Apple, largely focusing on its rich-media unit, seems less concerned with participating in the growth of the industry beyond the iAd. Mr. Startzel reports huge demand for Android mobile-ad inventory, which accounts for six-figure portions of some advertisers’ budgets. Android continues to gain market share, while leader BlackBerry slips, along with Apple, according to ComScore. In August, Apple announced it’d be closing Quattro to focus on iAd, sacrificing any inventory it might have been selling on other platforms, such as Android or BlackBerry. That means Apple isn’t directly competing with other mobile-ad nets such as Google’s AdMob, Millennial and JumpTap for non-iPhone mobile-ad inventory.
It also underscores that iAd isn’t the only force bringing the spotlight to mobile marketing. Smartphone penetration continues to rise, location-based services have shaped up to be the digital marketing darling du jour, and Google’s figuring out ways to build AdMob into its massive ad infrastructure
While likely unintentional, Apple even had a hand in Google’s role in mobile advertising, too. It wasn’t until after Apple introduced iAd that the Federal Trade Commission finally OK’d Google’s $750 million acquisition of AdMob. Google announced the deal in late 2009, which prompted an investigation to weigh if the move could mean a monopoly in digital advertising. Then, after more than six months of scrutiny, the FTC greenlit the transaction in May, one month after Mr. Jobs took the stage to introduce iAd. “As a result of Apple’s entry [into the market], AdMob’s success to date on the iPhone platform is unlikely to be an accurate predictor of AdMob’s competitive significance going forward,” the agency said in a statement.

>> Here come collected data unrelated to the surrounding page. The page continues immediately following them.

### src/dmf_pkg.sv
// Shared types and constants of the dual mailbox FIFO core.
package dmf_pkg;

    localparam int DATA_W      = 32;
    localparam int STATUS_W    = 5;
    localparam int IRQ_W       = 2;
    localparam int CMD_W       = 2;
    localparam int S_TUSER_W   = 3;
    localparam int M_TDATA_W   = 48;
    localparam int CFG_INDEX_W = 3;
    localparam int CFG_DATA_W  = 1;

    typedef enum logic [CMD_W-1:0] {
        CMD_SEND  = 2'd0,
        CMD_RECV  = 2'd1,
        CMD_CLEAR = 2'd2,
        CMD_NOP   = 2'd3
    } cmd_t;

    localparam logic [CFG_INDEX_W-1:0] CFG_ENABLE_A        = 3'd0;
    localparam logic [CFG_INDEX_W-1:0] CFG_ENABLE_B        = 3'd1;
    localparam logic [CFG_INDEX_W-1:0] CFG_SEND_EMPTY_IE_A = 3'd2;
    localparam logic [CFG_INDEX_W-1:0] CFG_SEND_EMPTY_IE_B = 3'd3;
    localparam logic [CFG_INDEX_W-1:0] CFG_RECV_NE_IE_A    = 3'd4;
    localparam logic [CFG_INDEX_W-1:0] CFG_RECV_NE_IE_B    = 3'd5;

    localparam int IRQ_SEND_EMPTY = 0;
    localparam int IRQ_RECV_NE    = 1;

endpackage

### src/dmf_ram.sv
// Generic RAM with one write port and two registered read ports.
module dmf_ram #(
    parameter int WIDTH = 32,
    parameter int DEPTH = 32,
    localparam int ADDR_W = $clog2(DEPTH)
) (
    input  logic              clk,
    input  logic              wr_en,
    input  logic [ADDR_W-1:0] wr_addr,
    input  logic [WIDTH-1:0]  wr_data,
    input  logic [ADDR_W-1:0] rd_addr_a,
    output logic [WIDTH-1:0]  rd_data_a,
    input  logic [ADDR_W-1:0] rd_addr_b,
    output logic [WIDTH-1:0]  rd_data_b
);

    logic [WIDTH-1:0] mem [DEPTH];

    always_ff @(posedge clk)
    begin
        if (wr_en)
        begin
            mem[wr_addr] <= wr_data;
        end
        rd_data_a <= mem[rd_addr_a];
        rd_data_b <= mem[rd_addr_b];
    end

endmodule

### src/dual_mailbox_fifo_core.sv
// Top level of the dual mailbox FIFO core: two send FIFOs, status and interrupt pulses.
//
// Each side owns a send FIFO of FIFO_DEPTH words that is the other side's receive FIFO;
// both FIFOs share one RAM. A command beat is taken into an input register and fully
// processed from there into the result register, so the core accepts one beat per
// clock while the output side does not stall, and every command beat yields exactly
// one result beat. The RAM is read ahead at each FIFO's upcoming head pointer, with a
// bypass for a word written in that same cycle, so a receive never waits on the RAM.
// Configuration writes take effect at once and should only be made while no beats
// are in flight.
module dual_mailbox_fifo_core
    import dmf_pkg::*;
#(
    parameter int FIFO_DEPTH = 16
) (
    input  logic                   clk,
    input  logic                   rst_n,
    input  logic                   s_tvalid,
    output logic                   s_tready,
    input  logic [DATA_W-1:0]      s_tdata,    // data_word
    input  logic [S_TUSER_W-1:0]   s_tuser,    // command[1:0], side[2]
    output logic                   m_tvalid,
    input  logic                   m_tready,
    output logic [M_TDATA_W-1:0]   m_tdata,    // read_data, status_a, status_b, irq_a, irq_b
    input  logic                   cfg_write,
    input  logic [CFG_INDEX_W-1:0] cfg_index,
    input  logic [CFG_DATA_W-1:0]  cfg_data
);

    localparam int PTR_W     = (FIFO_DEPTH > 1) ? $clog2(FIFO_DEPTH) : 1;
    localparam int CNT_W     = $clog2(FIFO_DEPTH + 1);
    localparam int ADDR_W    = PTR_W + 1;
    localparam int RAM_DEPTH = 2 << PTR_W;
    localparam logic [CNT_W-1:0] CNT_FULL = CNT_W'(FIFO_DEPTH);
    localparam logic [PTR_W-1:0] PTR_LAST = PTR_W'(FIFO_DEPTH - 1);

    logic                in_valid_reg;
    cmd_t                in_cmd_reg;
    logic                in_side_reg;
    logic [DATA_W-1:0]   in_word_reg;

    logic                out_valid_reg;
    logic [M_TDATA_W-1:0] out_data_reg;
    logic [M_TDATA_W-1:0] out_data_next;

    logic [PTR_W-1:0]    head_reg  [2];
    logic [PTR_W-1:0]    head_next [2];
    logic [PTR_W-1:0]    tail_reg  [2];
    logic [PTR_W-1:0]    tail_next [2];
    logic [CNT_W-1:0]    count_reg  [2];
    logic [CNT_W-1:0]    count_next [2];
    logic [DATA_W-1:0]   latch_reg  [2];
    logic [DATA_W-1:0]   latch_next [2];
    logic [1:0]          error_reg;
    logic [1:0]          error_next;

    logic [1:0]          enable_reg;
    logic [1:0]          send_empty_ie_reg;
    logic [1:0]          recv_ne_ie_reg;

    logic [1:0]          bypass_valid_reg;
    logic [DATA_W-1:0]   bypass_data_reg;

    logic                advance;
    logic                wr_en;
    logic [ADDR_W-1:0]   wr_addr;
    logic [ADDR_W-1:0]   rd_addr [2];
    logic [DATA_W-1:0]   rd_data [2];
    logic [DATA_W-1:0]   front   [2];
    logic [IRQ_W-1:0]    irq     [2];
    logic                own;
    logic                other;

    function automatic logic [STATUS_W-1:0] status_word(
        input logic [CNT_W-1:0] own_cnt,
        input logic [CNT_W-1:0] other_cnt,
        input logic             err
    );
        status_word = {err, other_cnt == CNT_FULL, other_cnt == '0,
                       own_cnt == CNT_FULL, own_cnt == '0};
    endfunction

    function automatic logic [PTR_W-1:0] ptr_inc(input logic [PTR_W-1:0] p);
        ptr_inc = (p == PTR_LAST) ? '0 : p + PTR_W'(1);
    endfunction

    assign advance  = in_valid_reg && (!out_valid_reg || m_tready);
    assign s_tready = !in_valid_reg || advance;
    assign m_tvalid = out_valid_reg;
    assign m_tdata  = out_data_reg;

    assign own   = in_side_reg;
    assign other = ~in_side_reg;

    assign front[0] = bypass_valid_reg[0] ? bypass_data_reg : rd_data[0];
    assign front[1] = bypass_valid_reg[1] ? bypass_data_reg : rd_data[1];

    assign rd_addr[0] = {1'b0, head_next[0]};
    assign rd_addr[1] = {1'b1, head_next[1]};

    always_comb
    begin
        head_next  = head_reg;
        tail_next  = tail_reg;
        count_next = count_reg;
        latch_next = latch_reg;
        error_next = error_reg;
        irq[0]     = '0;
        irq[1]     = '0;
        wr_en      = 1'b0;
        wr_addr    = {own, tail_reg[own]};
        if (advance)
        begin
            unique case (in_cmd_reg)
                CMD_SEND:
                begin
                    if (enable_reg[own])
                    begin
                        if (count_reg[own] != CNT_FULL)
                        begin
                            wr_en           = 1'b1;
                            tail_next[own]  = ptr_inc(tail_reg[own]);
                            count_next[own] = count_reg[own] + CNT_W'(1);
                            if (count_reg[own] == '0 && recv_ne_ie_reg[other])
                            begin
                                irq[other][IRQ_RECV_NE] = 1'b1;
                            end
                        end
                        else
                        begin
                            error_next[own] = 1'b1;
                        end
                    end
                end
                CMD_RECV:
                begin
                    if (count_reg[other] != '0)
                    begin
                        latch_next[own] = front[other];
                        if (enable_reg[own])
                        begin
                            head_next[other]  = ptr_inc(head_reg[other]);
                            count_next[other] = count_reg[other] - CNT_W'(1);
                            if (count_reg[other] == CNT_W'(1) && send_empty_ie_reg[other])
                            begin
                                irq[other][IRQ_SEND_EMPTY] = 1'b1;
                            end
                        end
                    end
                    else
                    begin
                        error_next[own] = 1'b1;
                    end
                end
                CMD_CLEAR:
                begin
                    if (count_reg[own] != '0)
                    begin
                        count_next[own] = '0;
                        head_next[own]  = '0;
                        tail_next[own]  = '0;
                        latch_next[own] = '0;
                        if (send_empty_ie_reg[own])
                        begin
                            irq[own][IRQ_SEND_EMPTY] = 1'b1;
                        end
                    end
                end
                CMD_NOP:
                begin
                end
            endcase
        end
        out_data_next = M_TDATA_W'({irq[1], irq[0],
                         status_word(count_next[1], count_next[0], error_next[1]),
                         status_word(count_next[0], count_next[1], error_next[0]),
                         latch_next[own]});
    end

    always_ff @(posedge clk or negedge rst_n)
    begin
        if (!rst_n)
        begin
            in_valid_reg      <= 1'b0;
            out_valid_reg     <= 1'b0;
            head_reg[0]       <= '0;
            head_reg[1]       <= '0;
            tail_reg[0]       <= '0;
            tail_reg[1]       <= '0;
            count_reg[0]      <= '0;
            count_reg[1]      <= '0;
            latch_reg[0]      <= '0;
            latch_reg[1]      <= '0;
            error_reg         <= '0;
            enable_reg        <= '0;
            send_empty_ie_reg <= '0;
            recv_ne_ie_reg    <= '0;
            bypass_valid_reg  <= '0;
        end
        else
        begin
            if (s_tready)
            begin
                in_valid_reg <= s_tvalid;
            end
            if (advance)
            begin
                out_valid_reg <= 1'b1;
            end
            else if (m_tready)
            begin
                out_valid_reg <= 1'b0;
            end
            head_reg   <= head_next;
            tail_reg   <= tail_next;
            count_reg  <= count_next;
            latch_reg  <= latch_next;
            error_reg  <= error_next;
            bypass_valid_reg[0] <= wr_en && (wr_addr == rd_addr[0]);
            bypass_valid_reg[1] <= wr_en && (wr_addr == rd_addr[1]);
            if (cfg_write)
            begin
                unique case (cfg_index)
                    CFG_ENABLE_A:        enable_reg[0]        <= cfg_data[0];
                    CFG_ENABLE_B:        enable_reg[1]        <= cfg_data[0];
                    CFG_SEND_EMPTY_IE_A: send_empty_ie_reg[0] <= cfg_data[0];
                    CFG_SEND_EMPTY_IE_B: send_empty_ie_reg[1] <= cfg_data[0];
                    CFG_RECV_NE_IE_A:    recv_ne_ie_reg[0]    <= cfg_data[0];
                    CFG_RECV_NE_IE_B:    recv_ne_ie_reg[1]    <= cfg_data[0];
                    default:
                    begin
                    end
                endcase
            end
        end
    end

    always_ff @(posedge clk)
    begin
        if (s_tready && s_tvalid)
        begin
            in_cmd_reg  <= cmd_t'(s_tuser[CMD_W-1:0]);
            in_side_reg <= s_tuser[CMD_W];
            in_word_reg <= s_tdata;
        end
        if (advance)
        begin
            out_data_reg <= out_data_next;
        end
        bypass_data_reg <= in_word_reg;
    end

    dmf_ram #(
        .WIDTH (DATA_W),
        .DEPTH (RAM_DEPTH)
    ) u_ram (
        .clk       (clk),
        .wr_en     (wr_en),
        .wr_addr   (wr_addr),
        .wr_data   (in_word_reg),
        .rd_addr_a (rd_addr[0]),
        .rd_data_a (rd_data[0]),
        .rd_addr_b (rd_addr[1]),
        .rd_data_b (rd_data[1])
    );

endmodule
### config.mk
export PLATFORM = sky130hd
export DESIGN_NAME = dual_mailbox_fifo_core
export DESIGN_NICKNAME = d
export VERILOG_FILES = /design/src/dmf_pkg.sv /design/src/dmf_ram.sv /design/src/dual_mailbox_fifo_core.sv
export SDC_FILE = /design/constraint.sdc
export NUM_CORES = 2
export LEC_CHECK = 0
export ABC_AREA = 1
export BUFFER_PORTS_ARGS = -buffer_cell sky130_fd_sc_hd__buf_4
export CAP_MARGIN = 10
export CORE_UTILIZATION = 55
export DETAILED_ROUTE_END_ITERATION = 16
export HOLD_SLACK_MARGIN = 0.03
export PLACE_DENSITY = 0.72
export SYNTH_ARGS = -nofsm -noshare
export SYNTH_HDL_FRONTEND = slang
export SYNTH_SLANG_ARGS = --single-unit
### constraint.sdc
create_clock -name clk -period 5.75 [get_ports clk]
set_clock_uncertainty 0.15 [all_clocks]
set_input_delay 0.2875 -clock clk [delete_from_list [all_inputs] [get_ports clk]]
set_output_delay 0.2875 -clock clk [all_outputs]
set_load 0.02 [all_outputs]
==> results.md <==
- Status: finished clean
- H-tree Lvls: 4
- Setup crit end kind: flip-flop
- Yosys reg bits: 1299
- Root buffer cell: clkbuf_16
- Top_reg_cell synth: edfxtp_1
- Initial antenna violation count: 4
- # fillers: 7558
- Layout cells sized above 1: 8.700%
- DPL Wire Length: 80370 µm
- HP Class: in2reg
- Residual DRC: 0
- Post-synth ARST share: 7.852%
- PD cells: 399.9 nW/µm²
- Vias in the first global route: 37030
- Slew Viols, Final: 0
- Synth Warn #: 0
- Sequential area share after synthesis: 67.76%
- Vias after detailed routing: 39010
- Startpoint Class: flip-flop
- Placer Congestion: 0.9112
- Arr. time, crit path: 4990 ps
- Initial Util: 55.40%
- DIE WIDTH: 319.4 µm
- Row count: 116
- Hold slack: 101.3 ps
- Slew @ Worst Pin: 1270 ps
- Via density: 5.792
- Post-synth EDFFs: 1101
- Relative slew margins: 15.32%
- CP max FO: 111
- First-pass GRT wire length: 223900 µm
- Setup bufs post-CTS: 0
- Final antenna-violating net count: 0
- CTS Buf Count: 133
- Place WS: 1341 ps
- Tcrit/Tclk final: 78.52%
- IO Count: 94
- Worst setup margin: 1235 ps
- Final hold violation count: 0
- Core ar.: 100000 µm²
- IO buf count: 91
- Clock Tree Buf Depth: 3
- Clock Latency Late Sink: 750 ps
- Leak: 25.74 nW
- Final WL: 149100 µm
- # clock sinks: 1299
- GRT Total Usage: 29.20%
- Area of the mapped netlist: 55400 µm²
- DIE AREA: 102000 µm²
- F_max: 221.5 MHz
- Setup TNS: 0 ps
- Final min period: 4515 ps
- Max Cap Viol: 0
- Largest register FFs: 1024
- Worst vdd ir: 0.0003751 V
- Mapped Cells: 5270
- Dominant cell type by area after synthesis: edfxtp_1
- Overall power: 25.07 mW
- Overflow after GRT: 0
- Largest net degree at the start of global routing: 214
- WL/cell: 22.13 µm
- RSZ-0062 raised after global routing: false
- CTS tree: done
- Clock transition at path regs: 60 ps
- Area Overhead vs Synth: 13.16%
- Worst Path Required: 6220 ps
- Mean area per synthesized cell: 10.51 µm²
- Starting DRT DRC Count: 4811
- Nets: 5387
- Die Ht: 319.4 µm
- Distinct cells, synth: 48
- Synth top area share: 59.68%
- DRT Pass-1 Iters: 5
- Area contributors post-synth: edfxtp_1 (60%), nand3_1 (8.9%), nand2_1 (8.0%)
- Setup Viol. Count Final: 0
- WS Path Type: reg2reg
cells in the mapped netlist (all sizes together) (7+ instances only):
cell type	n
o31ai	13
ha	14
o211ai	17
a31oi	14
nand3	986
nand2	1182
a21oi	16
edfxtp	1101
a22o	12
inv	836
clkbuf	119
dfrtp	102
buf	213
nor2	98
nand4	194
o22ai	46
xor2	7
o21ai	180
dfxtp	96
placed cells by master (no fill, tap or decap), drive strengths merged:
cell type	instances
xor2	7
a32oi	1
dlygate4sd3	51
o32ai	1
or2	1
nand2	1182
bufinv	7
clkinvlp	2
o221a	1
a31oi	14
xnor2	2
dfrtp	102
mux2i	2
o211ai	17
inv	837
o21a	3
o2111ai	1
o221ai	2
ha	14
a21oi	16
o21bai	1
a211oi	1
nor2	98
o22ai	46
conb	2
nor3	5
a22o	12
buf	204
clkinv	41
o21ai	180
o31ai	13
nand4	194
dfxtp	96
edfxtp	1101
nand3	986
a22oi	1
diode	1
clkbuf	193
stage by stage:
stage                     util, %  area (µm²)  instances
after floorplan                 -       55400       5271
after global placement      57.65       57660       6436
after detailed placement    57.65       57660       6436
after CTS                   62.58       62580       6731
after global routing        62.69       62690       6735
final                       62.69       62690       6736
worst paths after layout:
| path | to | cells past startpoint | slack, ps | start |
|---|---|---|---|---|
| max in group asynchronous | bypass_valid_reg[0]$_DFF_PN0_ | 4 | 4150 | rst_n |
| worst min-delay path | in_word_reg[2]$_DFFE_PP_ | 2 | 100 | s_tdata[2] |
| worst min register to register | tail_reg[0]$_DFFE_PN0P_ | 1 | 330 | tail_reg[0]$_DFFE_PN0P_ |
| worst max register to register | u_ram.rd_data_a[16]$_DFF_P_ | 14 | 1240 | in_side_reg$_DFFE_PP_ |
| worst max-delay path | u_ram.rd_data_a[16]$_DFF_P_ | 14 | 1240 | in_side_reg$_DFFE_PP_ |
| min in group asynchronous | in_valid_reg$_DFFE_PN0N_ | 4 | 550 | rst_n |
layer usage:
metal / track usage, % / vias to the layer above / routed length [µm]
met5: 0 / - / 0
met4: 11.23 / 0 / 4941
met3: 6.014 / 340 / 15290
met2: 45.70 / 2066 / 69570
met1: 40.28 / 18730 / 59270
li1: - / 17880 / -
layout make-up:
class | instances | area, µm² | area share, %
clock inverters | 50 | 584.3 | 0.9321
inverters | 837 | 3144 | 5.016
diodes | 1 | 2.502 | 0.003992
flip-flops and latches | 1299 | 37540 | 59.88
clock buffers | 193 | 3799 | 6.060
multi-input cells | 2803 | 13550 | 21.62
well taps | 1298 | 1624 | 2.591
repair buffers | 255 | 2442 | 3.896
power breakdown:
| group | switching (mW) | internal, mW | total [mW] |
|---|---|---|---|
| clock | 3.64 | 4.95 | 8.59 |
| sequential | 0.456 | 10.9 | 11.4 |
| combinational | 3.60 | 1.52 | 5.12 |
| total | 7.70 | 17.4 | 25.1 |
kinds of logic after synthesis:
family	count (synthesis)	synth area share, %
fa+ha+maj	14	0.3162
buf+inv	1169	8.429
flops	1299	67.76
compound gates	310	3.289
mux	2	0.03614
simple gates	2466	20.02
xor+xnor	9	0.1423
other cells	1	0.006769
critical path, cell delays in order, from the launching register on:
cell      delay [ps]
edfxtp_1         380
buf_4            480
o21ai_0          230
ha_1             250
nand2_1          110
nor2_1            50
nor2_1           390
nand2_8          490
nand3_4          700
buf_12           380
nand2_1          150
nand3_1          140
nand3_1           80
nand3_1           90
nand2_1           70
repair_timing:
action | 4_1_cts | 5_1_grt
hold buffers | 52 | 0
setup endpoints to repair | 0 | 0
gates resized for setup | 0 | 0
endpoints found under the hold margin | 92 | 0
No activity file was read; power rests on OpenSTA's default activity.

While ad networks like AdMob offer rich media creative — Google has broadened its mobile creative palette to also include expandable maps and interactive video in the months since iAd launched — Apple’s laser focus on iAd brings it closer to rich media providers like Medialets.
But that’s not necessarily a bad thing for the competition. Medialets Chairman-CEO Eric Litman says he’s seen a significant uptick in business since iAd. Mr. Litman sees Apple’s influence as providing more attention for rich media in mobile. “I see a faster shift toward rich media as a dominant display format,” he said. “Twenty percent of total spend in online display goes to rich media, and it took ten-plus years to get there. In mobile, it’s approaching that level now.”
All the attention could definitely mean a higher creative standard for mobile advertising. Apple did it before with iPhone and its apps. Some ad agency execs report difficulty in convincing clients to test mobile before Apple’s phone, since advertisers just couldn’t imagine their brands in mobile before the iPhone and its slick user interface.
“By having Apple stake its claim in that realm of the display market, it’s planted a flag and said: ‘This is the bar and how we plan to raise it,'” said eMarketer’s Mr. Elkin. “If you want to compete, you’ll have to do the same.”